**Exercise objective**
Looking through the records below, please work out how many lines contain "master". Give only that number.

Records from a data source
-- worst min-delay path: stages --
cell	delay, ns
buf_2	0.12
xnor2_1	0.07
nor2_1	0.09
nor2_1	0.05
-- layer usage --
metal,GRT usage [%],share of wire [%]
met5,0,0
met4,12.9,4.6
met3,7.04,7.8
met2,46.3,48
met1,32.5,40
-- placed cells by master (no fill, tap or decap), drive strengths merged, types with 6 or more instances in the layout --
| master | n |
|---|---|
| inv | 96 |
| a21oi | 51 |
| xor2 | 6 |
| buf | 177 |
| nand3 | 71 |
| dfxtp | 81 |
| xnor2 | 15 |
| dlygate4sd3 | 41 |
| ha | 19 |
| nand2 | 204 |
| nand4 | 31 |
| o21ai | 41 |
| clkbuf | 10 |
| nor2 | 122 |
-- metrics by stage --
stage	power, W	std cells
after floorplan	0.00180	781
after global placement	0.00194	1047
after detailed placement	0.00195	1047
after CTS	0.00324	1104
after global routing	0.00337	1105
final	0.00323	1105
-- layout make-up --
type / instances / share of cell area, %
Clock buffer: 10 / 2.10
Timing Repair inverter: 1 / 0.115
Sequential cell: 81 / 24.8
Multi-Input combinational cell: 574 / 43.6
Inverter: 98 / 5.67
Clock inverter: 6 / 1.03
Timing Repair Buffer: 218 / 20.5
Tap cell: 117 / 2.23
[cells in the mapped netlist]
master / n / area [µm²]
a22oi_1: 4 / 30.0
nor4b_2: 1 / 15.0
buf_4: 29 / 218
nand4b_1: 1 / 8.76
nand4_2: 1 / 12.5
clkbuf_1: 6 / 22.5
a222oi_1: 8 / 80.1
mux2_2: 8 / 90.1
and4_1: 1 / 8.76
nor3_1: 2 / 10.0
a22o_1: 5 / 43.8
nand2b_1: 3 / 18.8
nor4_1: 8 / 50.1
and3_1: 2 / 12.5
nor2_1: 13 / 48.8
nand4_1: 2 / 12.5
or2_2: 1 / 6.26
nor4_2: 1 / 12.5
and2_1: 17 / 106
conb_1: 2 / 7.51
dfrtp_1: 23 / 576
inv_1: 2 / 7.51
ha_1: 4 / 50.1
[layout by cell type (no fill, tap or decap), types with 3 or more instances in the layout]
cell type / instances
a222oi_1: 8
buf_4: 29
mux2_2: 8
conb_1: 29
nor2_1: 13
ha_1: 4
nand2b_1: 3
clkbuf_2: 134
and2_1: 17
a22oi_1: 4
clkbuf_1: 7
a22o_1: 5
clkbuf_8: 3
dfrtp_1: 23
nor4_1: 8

**Problem solution**
3